I mean, on the one hand I can't disagree with anything she says about this particular trope. These characters are in fact assholes. The fact that they are appealing says troubling things about the patriarchy.

That being said, she admits that she reads no romance and then goes on to analyze the genre based on J. D. Robb (who writes romance under her other name, but the Robb books are mysteries), two books which pre-date the modern romance genre, and Naomi Novik's Uprooted (which is SF/F and has been criticized in the genre for exactly this issue). None of these things are romance.

I mean, just looking at my shelves, I could suggest a bunch of specific titles by Georgette Heyer (A Civil Contract! Cotillion!) and Courtney Milan that either don't feature this trope or actively subvert it.

In conclusion, here is a link to Kate Beaton and Dude-Watchin' with the Brontes.
posted by pie ninja at 5:22 AM on February 20, 2016 [26 favorites]


As for Uprooted, yes, but it IS a standard Beauty and the Beast narrative. And he disappears for a good hunk of the book! It really is so well written. OK, I guess she is right. It would have been a better book if he hadn't ended up with our awesome heroine. Ug.
posted by Malla at 5:37 AM on February 20, 2016


Ugh, yeah. Rebecca is not a romance. It is a goddamn horror novel. Such an airless, awful, toxic relationship, and I cannot believe for a minute that wasn't the reading du Maurier intended.

Now I am wondering if that is a factor of me reading it for the first time at 40 rather than 14.
posted by arha at 5:45 AM on February 20, 2016 [14 favorites]


And for the love of God do not invoke Wuthering Heights and then admit you have not even bothered to read it. Sheesh.
posted by arha at 5:47 AM on February 20, 2016 [14 favorites]
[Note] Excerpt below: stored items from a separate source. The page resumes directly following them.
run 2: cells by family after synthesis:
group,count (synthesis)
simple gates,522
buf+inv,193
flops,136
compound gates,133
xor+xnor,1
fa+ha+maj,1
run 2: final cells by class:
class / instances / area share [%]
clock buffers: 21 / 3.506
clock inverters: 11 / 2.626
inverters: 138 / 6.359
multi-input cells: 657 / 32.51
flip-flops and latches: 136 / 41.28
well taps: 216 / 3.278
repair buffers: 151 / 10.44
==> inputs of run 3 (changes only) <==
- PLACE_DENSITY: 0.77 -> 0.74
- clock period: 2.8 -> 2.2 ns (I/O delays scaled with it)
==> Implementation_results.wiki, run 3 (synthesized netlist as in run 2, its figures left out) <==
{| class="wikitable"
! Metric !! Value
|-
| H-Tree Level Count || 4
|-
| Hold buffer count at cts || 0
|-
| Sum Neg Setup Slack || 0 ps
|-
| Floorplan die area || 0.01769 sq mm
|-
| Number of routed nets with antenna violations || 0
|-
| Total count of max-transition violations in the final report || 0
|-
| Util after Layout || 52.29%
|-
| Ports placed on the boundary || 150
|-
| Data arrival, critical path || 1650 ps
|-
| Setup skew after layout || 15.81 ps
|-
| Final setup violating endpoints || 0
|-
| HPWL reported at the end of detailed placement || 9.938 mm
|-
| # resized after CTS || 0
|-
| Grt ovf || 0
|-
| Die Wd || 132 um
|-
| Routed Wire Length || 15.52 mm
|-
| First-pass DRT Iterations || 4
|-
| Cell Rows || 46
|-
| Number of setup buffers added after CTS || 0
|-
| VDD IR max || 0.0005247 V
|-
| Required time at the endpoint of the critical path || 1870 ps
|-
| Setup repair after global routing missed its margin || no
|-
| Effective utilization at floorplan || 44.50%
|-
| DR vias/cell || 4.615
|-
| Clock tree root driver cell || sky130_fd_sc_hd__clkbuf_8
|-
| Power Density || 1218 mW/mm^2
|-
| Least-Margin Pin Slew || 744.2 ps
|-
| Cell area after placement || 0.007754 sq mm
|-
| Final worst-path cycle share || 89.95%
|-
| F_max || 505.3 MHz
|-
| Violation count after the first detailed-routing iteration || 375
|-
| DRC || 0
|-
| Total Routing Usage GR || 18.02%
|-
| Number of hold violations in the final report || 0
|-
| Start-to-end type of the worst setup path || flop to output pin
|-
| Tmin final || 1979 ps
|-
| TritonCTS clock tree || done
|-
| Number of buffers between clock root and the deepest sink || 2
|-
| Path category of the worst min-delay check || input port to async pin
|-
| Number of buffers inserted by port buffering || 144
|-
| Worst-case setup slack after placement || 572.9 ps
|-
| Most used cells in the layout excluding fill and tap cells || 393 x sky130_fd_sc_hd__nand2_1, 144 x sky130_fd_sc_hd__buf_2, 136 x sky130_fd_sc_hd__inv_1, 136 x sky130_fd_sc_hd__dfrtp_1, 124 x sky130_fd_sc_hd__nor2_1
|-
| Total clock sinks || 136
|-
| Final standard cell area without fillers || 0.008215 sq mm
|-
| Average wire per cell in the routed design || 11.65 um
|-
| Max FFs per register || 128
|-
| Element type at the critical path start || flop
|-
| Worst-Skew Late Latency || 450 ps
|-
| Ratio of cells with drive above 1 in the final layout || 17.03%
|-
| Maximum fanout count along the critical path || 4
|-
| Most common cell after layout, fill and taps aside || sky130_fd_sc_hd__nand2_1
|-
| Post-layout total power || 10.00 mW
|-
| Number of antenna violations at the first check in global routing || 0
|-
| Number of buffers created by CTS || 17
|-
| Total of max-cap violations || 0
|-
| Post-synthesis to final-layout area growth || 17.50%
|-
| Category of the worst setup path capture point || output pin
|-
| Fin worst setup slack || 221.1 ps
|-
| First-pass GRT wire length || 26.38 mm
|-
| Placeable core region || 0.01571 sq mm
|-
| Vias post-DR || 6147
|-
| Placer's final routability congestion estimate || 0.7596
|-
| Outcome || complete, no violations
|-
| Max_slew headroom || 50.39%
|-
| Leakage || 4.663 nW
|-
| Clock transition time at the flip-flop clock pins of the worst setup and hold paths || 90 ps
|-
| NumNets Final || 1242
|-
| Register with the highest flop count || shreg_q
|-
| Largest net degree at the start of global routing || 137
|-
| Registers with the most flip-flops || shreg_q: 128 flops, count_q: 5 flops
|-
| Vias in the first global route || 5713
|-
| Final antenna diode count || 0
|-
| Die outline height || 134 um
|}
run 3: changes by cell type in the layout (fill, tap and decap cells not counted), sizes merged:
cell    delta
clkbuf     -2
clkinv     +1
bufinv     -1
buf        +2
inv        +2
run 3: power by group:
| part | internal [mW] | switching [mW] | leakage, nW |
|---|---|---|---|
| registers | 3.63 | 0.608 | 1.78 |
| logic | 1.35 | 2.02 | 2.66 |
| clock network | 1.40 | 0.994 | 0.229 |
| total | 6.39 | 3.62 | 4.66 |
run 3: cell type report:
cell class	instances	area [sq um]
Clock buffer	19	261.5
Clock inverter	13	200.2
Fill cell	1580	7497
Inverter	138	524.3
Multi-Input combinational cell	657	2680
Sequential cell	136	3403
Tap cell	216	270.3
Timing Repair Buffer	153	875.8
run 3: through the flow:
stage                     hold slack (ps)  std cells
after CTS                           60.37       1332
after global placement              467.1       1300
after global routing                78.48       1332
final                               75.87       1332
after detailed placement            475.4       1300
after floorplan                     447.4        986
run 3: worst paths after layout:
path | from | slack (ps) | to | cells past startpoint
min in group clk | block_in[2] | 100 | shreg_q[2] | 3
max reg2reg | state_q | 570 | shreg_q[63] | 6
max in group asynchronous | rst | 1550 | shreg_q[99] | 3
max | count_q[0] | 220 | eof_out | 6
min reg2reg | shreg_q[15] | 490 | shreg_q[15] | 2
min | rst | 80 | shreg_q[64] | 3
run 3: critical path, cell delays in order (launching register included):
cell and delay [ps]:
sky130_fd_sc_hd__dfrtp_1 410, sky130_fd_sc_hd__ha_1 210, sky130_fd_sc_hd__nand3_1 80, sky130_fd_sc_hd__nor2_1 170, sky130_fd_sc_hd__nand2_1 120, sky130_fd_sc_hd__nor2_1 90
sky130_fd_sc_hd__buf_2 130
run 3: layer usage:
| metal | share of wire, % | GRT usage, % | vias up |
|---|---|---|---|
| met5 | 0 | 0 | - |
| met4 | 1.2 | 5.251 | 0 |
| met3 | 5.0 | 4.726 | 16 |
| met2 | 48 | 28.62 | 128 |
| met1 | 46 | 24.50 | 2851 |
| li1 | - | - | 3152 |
**config.mk**
```make
export PLATFORM = sky130hd
export DESIGN_NAME = neopixel_frame_builder_flat
export DESIGN_NICKNAME = d
export VERILOG_FILES = /design/src/rtl/neopixel_frame_builder_if.sv /design/src/rtl/neopixel_frame_builder.sv /design/src/flat_wrapper.sv
export SDC_FILE = /design/constraint.sdc
export NUM_CORES = 2
export LEC_CHECK = 0
export BUFFER_PORTS_ARGS = -buffer_cell sky130_fd_sc_hd__buf_2
export CORE_MARGIN = 1
export CORE_UTILIZATION = 50
export CTS_CLUSTER_SIZE = 24
export DETAILED_ROUTE_END_ITERATION = 6
export PLACE_DENSITY = 0.69
export SYNTH_ARGS = -nofsm -noshare
export SYNTH_HDL_FRONTEND = slang
export SYNTH_SLANG_ARGS = --single-unit
```
**constraint.sdc**
```tcl
create_clock -name clk -period 63.2 [get_ports clk]
set_input_delay 12.64 -clock clk [delete_from_list [all_inputs] [get_ports clk]]
set_output_delay 12.64 -clock clk [all_outputs]
set_load 0.01 [all_outputs]
```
I think Charlotte Bronte's Christianity is proving to be a stumbling block here--Mr. Rochester's "redemption" isn't secular, and it's not playing by secular rules about fairness and the like. Some critics read the ending in ironic terms, but it's been difficult to sustain that line of argument. Wuthering Heights, on the other hand, definitely doesn't recommend Heathcliff as anyone's ideal romantic partner. And I agree that Rebecca--which is a rewrite of Jane Eyre, after all--is not exactly about a happy relationship. Given how dull and kind of miserable Maxim and the second Mrs. De Winter are in the prologue, it's kind of hard to see how it could be.
posted by thomas j wise at 5:59 AM on February 20, 2016 [1 favorite]


This was a terrible article on every level.

It was framed as being about romance as a genre, but only included maybe one romance novel as such (I haven't read that book and have no idea). It actively misunderstood three other novels.

And it didn't even do anything like "Trope Anatomy 101", it said "here's a trope I don't like[1] and it is the reason I don't like a specific genre[2], but this (male) friend of mine said he liked it so I will give it a shot".

But lo, this trope I hate is everywhere[3] and no one ever talks about it, discusses it, subverts it[4], and I am going to discuss it. First I will bring up a book I read many years ago, then I will bring up a book I misunderstood, a book I didn't read, and another book I misunderstood. When I bring these and other books or tv shows up, I will do a surface level description of the plot and describe how it fits into this trope. What I won't do is actually delve into anything about the trope -- what is its history? Why do people still find it appealing? How do people work with it at a deeper level? How does the trope of alpha male in romance intersect with alpha males who are PUAs?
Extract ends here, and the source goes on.